Stored data —

*****

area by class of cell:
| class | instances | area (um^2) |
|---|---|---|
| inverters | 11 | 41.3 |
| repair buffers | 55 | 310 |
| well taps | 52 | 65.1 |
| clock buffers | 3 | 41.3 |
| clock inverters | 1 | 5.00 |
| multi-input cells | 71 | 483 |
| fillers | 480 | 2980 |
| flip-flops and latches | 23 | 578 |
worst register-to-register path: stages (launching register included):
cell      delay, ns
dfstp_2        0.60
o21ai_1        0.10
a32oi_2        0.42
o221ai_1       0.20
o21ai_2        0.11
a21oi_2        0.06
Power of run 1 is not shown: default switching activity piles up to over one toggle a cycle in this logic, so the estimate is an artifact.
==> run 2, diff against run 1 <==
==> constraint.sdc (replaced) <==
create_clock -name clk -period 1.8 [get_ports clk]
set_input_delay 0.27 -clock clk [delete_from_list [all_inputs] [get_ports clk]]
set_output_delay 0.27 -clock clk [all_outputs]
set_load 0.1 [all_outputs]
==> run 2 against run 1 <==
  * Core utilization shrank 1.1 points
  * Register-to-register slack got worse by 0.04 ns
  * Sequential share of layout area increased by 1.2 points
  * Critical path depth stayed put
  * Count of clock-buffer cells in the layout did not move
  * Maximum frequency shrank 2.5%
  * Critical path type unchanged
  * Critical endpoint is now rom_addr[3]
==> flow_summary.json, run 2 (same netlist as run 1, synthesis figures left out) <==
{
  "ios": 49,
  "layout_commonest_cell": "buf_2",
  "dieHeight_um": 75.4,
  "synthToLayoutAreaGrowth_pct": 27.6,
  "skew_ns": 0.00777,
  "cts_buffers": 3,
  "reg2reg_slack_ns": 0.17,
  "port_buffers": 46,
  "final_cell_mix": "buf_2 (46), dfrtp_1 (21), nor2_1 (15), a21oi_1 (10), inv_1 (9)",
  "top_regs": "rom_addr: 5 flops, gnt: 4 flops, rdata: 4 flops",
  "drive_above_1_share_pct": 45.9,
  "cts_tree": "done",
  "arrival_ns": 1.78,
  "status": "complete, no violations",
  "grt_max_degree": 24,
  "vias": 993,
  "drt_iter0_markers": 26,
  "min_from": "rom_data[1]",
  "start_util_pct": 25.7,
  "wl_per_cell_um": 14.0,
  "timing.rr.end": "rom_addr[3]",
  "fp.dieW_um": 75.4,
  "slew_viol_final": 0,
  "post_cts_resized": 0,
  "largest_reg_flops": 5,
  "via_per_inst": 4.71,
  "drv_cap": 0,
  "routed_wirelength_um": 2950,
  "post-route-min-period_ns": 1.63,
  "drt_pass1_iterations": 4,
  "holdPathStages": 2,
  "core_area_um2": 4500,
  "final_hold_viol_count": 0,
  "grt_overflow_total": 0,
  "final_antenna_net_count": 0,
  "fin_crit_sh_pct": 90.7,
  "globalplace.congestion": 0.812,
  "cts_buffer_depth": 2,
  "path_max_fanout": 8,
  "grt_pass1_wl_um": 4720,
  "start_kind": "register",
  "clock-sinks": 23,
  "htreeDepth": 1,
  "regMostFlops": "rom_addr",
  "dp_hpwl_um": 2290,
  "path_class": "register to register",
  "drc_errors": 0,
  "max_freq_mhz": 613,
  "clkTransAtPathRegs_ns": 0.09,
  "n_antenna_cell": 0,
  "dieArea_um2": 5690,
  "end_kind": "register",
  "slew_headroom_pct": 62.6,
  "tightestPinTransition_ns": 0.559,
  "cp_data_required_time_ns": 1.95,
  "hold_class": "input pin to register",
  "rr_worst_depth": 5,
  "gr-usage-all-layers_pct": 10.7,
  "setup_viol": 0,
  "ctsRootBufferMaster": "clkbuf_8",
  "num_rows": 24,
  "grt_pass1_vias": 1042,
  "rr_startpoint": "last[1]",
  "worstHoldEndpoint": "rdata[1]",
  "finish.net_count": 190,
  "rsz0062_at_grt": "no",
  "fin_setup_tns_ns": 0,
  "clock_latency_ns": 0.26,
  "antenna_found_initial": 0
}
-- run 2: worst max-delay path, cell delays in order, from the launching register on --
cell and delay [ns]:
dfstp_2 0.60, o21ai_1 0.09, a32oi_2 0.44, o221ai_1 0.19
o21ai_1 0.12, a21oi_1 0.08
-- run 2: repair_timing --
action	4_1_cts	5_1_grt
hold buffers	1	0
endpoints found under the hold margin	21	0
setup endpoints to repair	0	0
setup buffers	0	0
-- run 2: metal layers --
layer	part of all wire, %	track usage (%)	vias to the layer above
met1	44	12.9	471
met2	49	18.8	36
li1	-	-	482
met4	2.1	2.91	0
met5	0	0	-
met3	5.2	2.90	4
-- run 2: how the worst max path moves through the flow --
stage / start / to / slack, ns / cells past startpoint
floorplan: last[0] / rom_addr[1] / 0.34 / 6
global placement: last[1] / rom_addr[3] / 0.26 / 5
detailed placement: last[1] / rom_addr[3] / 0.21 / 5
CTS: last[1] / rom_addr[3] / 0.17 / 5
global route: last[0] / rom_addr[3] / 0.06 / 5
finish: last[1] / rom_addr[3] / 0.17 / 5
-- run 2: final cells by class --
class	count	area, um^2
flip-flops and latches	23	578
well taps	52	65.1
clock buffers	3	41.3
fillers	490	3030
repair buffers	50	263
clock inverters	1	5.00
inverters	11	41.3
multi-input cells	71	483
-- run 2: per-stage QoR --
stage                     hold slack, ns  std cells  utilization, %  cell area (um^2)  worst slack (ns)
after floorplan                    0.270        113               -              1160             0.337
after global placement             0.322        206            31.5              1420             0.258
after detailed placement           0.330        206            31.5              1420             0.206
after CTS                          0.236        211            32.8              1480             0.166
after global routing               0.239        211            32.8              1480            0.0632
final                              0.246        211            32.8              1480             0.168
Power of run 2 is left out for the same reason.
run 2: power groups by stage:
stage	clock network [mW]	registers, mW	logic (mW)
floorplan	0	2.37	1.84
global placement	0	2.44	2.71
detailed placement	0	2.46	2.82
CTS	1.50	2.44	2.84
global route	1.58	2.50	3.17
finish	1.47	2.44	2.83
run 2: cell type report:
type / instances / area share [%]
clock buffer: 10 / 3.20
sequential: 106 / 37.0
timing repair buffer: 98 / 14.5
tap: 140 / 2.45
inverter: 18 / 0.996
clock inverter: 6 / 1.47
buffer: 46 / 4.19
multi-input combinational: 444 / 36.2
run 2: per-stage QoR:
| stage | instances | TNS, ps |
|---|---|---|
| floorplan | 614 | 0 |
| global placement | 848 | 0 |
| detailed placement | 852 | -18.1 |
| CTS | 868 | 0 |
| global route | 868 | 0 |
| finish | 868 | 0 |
[src/rtl/keypad_scanner.sv]
// keypad_scanner: column-scanned 4x3 keypad with press/release debounce and one strobe per press
module keypad_scanner #(
  parameter int SCAN_DIV     = 1000,
  parameter int DEBOUNCE_CYC = 20000
) (
  input  logic       clk,
  input  logic       reset_n,
  input  logic       en,
  input  logic [3:0] row,
  output logic [2:0] col,
  output logic [3:0] data,
  output logic       is_pressed,
  output logic       is_star_pressed,
  output logic       is_hash_pressed,
  output logic       key_strobe
);
  localparam int DW = $clog2(SCAN_DIV) + 1;
  localparam int CW = $clog2(DEBOUNCE_CYC) + 1;
  localparam logic [DW-1:0] DWELL_LAST = DW'(SCAN_DIV - 1);
  localparam logic [CW-1:0] DB_DONE = CW'(DEBOUNCE_CYC);
  typedef enum logic [1:0] {SCAN, DEBOUNCE, PRESSED, RELEASE} state_t;
  state_t state, state_n;
  logic [3:0] sync1, srow, inv, key, code, code_n, data_n;
  logic [DW-1:0] dwell, dwell_n;
  logic [CW-1:0] cnt, cnt_n, cnt_inc;
  logic [2:0] col_n, col_rot;
  logic [1:0] ridx, ridx_n, row_sel, col_sel;
  logic one_low, watched, pr_n, st_n, hs_n, strobe_n;
  assign inv     = ~srow;
  assign one_low = (inv != 4'd0) && ((inv & (inv - 4'd1)) == 4'd0);
  assign row_sel = inv[0] ? 2'd0 : inv[1] ? 2'd1 : inv[2] ? 2'd2 : 2'd3;
  assign col_sel = !col[0] ? 2'd0 : !col[1] ? 2'd1 : 2'd2;
  // bottom row holds *, 0, # rather than continuing the 1..9 pattern
  assign key     = (row_sel == 2'd3) ? ((col_sel == 2'd0) ? 4'd10 : (col_sel == 2'd1) ? 4'd0 : 4'd11)
                                     : {2'b00, row_sel} * 4'd3 + {2'b00, col_sel} + 4'd1;
  assign col_rot = {col[1:0], col[2]};
  assign watched = srow[ridx];
  assign cnt_inc = (cnt == '1) ? cnt : cnt + CW'(1);
  always_comb begin
    state_n  = state;
    dwell_n  = dwell;
    cnt_n    = cnt;
    col_n    = col;
    ridx_n   = ridx;
    code_n   = code;
    data_n   = data;
    pr_n     = is_pressed;
    st_n     = is_star_pressed;
    hs_n     = is_hash_pressed;
    strobe_n = 1'b0;
    if (!en) begin
      state_n = SCAN;
      dwell_n = '0;
      cnt_n   = '0;
      col_n   = 3'b111;
      pr_n    = 1'b0;
      st_n    = 1'b0;
      hs_n    = 1'b0;
    end else begin
      case (state)
        SCAN: begin
          if (col == 3'b111) begin
            col_n   = 3'b110;
            dwell_n = '0;
          end else if (dwell != DWELL_LAST) begin
            dwell_n = dwell + DW'(1);
          end else begin
            dwell_n = '0;
            if (one_low) begin
              state_n = DEBOUNCE;
              ridx_n  = row_sel;
              code_n  = key;
              cnt_n   = '0;
            end else begin
              col_n = col_rot;
            end
          end
        end
        DEBOUNCE: begin
          if (watched) begin
            state_n = SCAN;
            cnt_n   = '0;
            dwell_n = '0;
            col_n   = col_rot;
          end else begin
            cnt_n = cnt_inc;
            if (cnt_inc == DB_DONE) begin
              state_n  = PRESSED;
              cnt_n    = '0;
              data_n   = code;
              pr_n     = code < 4'd10;
              st_n     = code == 4'd10;
              hs_n     = code == 4'd11;
              strobe_n = 1'b1;
            end
          end
        end
        PRESSED: begin
          if (watched) begin
            state_n = RELEASE;
            cnt_n   = '0;
          end
        end
        default: begin
          if (!watched) begin
            state_n = PRESSED;
            cnt_n   = '0;
          end else begin
            cnt_n = cnt_inc;
            if (cnt_inc == DB_DONE) begin
              state_n = SCAN;
              cnt_n   = '0;
              dwell_n = '0;
              col_n   = col_rot;
              pr_n    = 1'b0;
              st_n    = 1'b0;
              hs_n    = 1'b0;
            end
          end
        end
      endcase
    end
  end
  always_ff @(posedge clk or negedge reset_n) begin
    if (!reset_n) begin
      sync1           <= 4'hf;
      srow            <= 4'hf;
      state           <= SCAN;
      dwell           <= '0;
      cnt             <= '0;
      col             <= 3'b110;
      ridx            <= 2'd0;
      code            <= 4'd0;
      data            <= 4'd0;
      is_pressed      <= 1'b0;
      is_star_pressed <= 1'b0;
      is_hash_pressed <= 1'b0;
      key_strobe      <= 1'b0;
    end else begin
      sync1           <= row;
      srow            <= sync1;
      state           <= state_n;
      dwell           <= dwell_n;
      cnt             <= cnt_n;
      col             <= col_n;
      ridx            <= ridx_n;
      code            <= code_n;
      data            <= data_n;
      is_pressed      <= pr_n;
      is_star_pressed <= st_n;
      is_hash_pressed <= hs_n;
      key_strobe      <= strobe_n;
    end
  end
endmodule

*****

Work item — Retype the entries above exactly, but only from the line containing "after global routing" through the line containing "Power of run 2", both included.

Result for this task —
after global routing               0.239        211            32.8              1480            0.0632
final                              0.246        211            32.8              1480             0.168
Power of run 2 is left out for the same reason.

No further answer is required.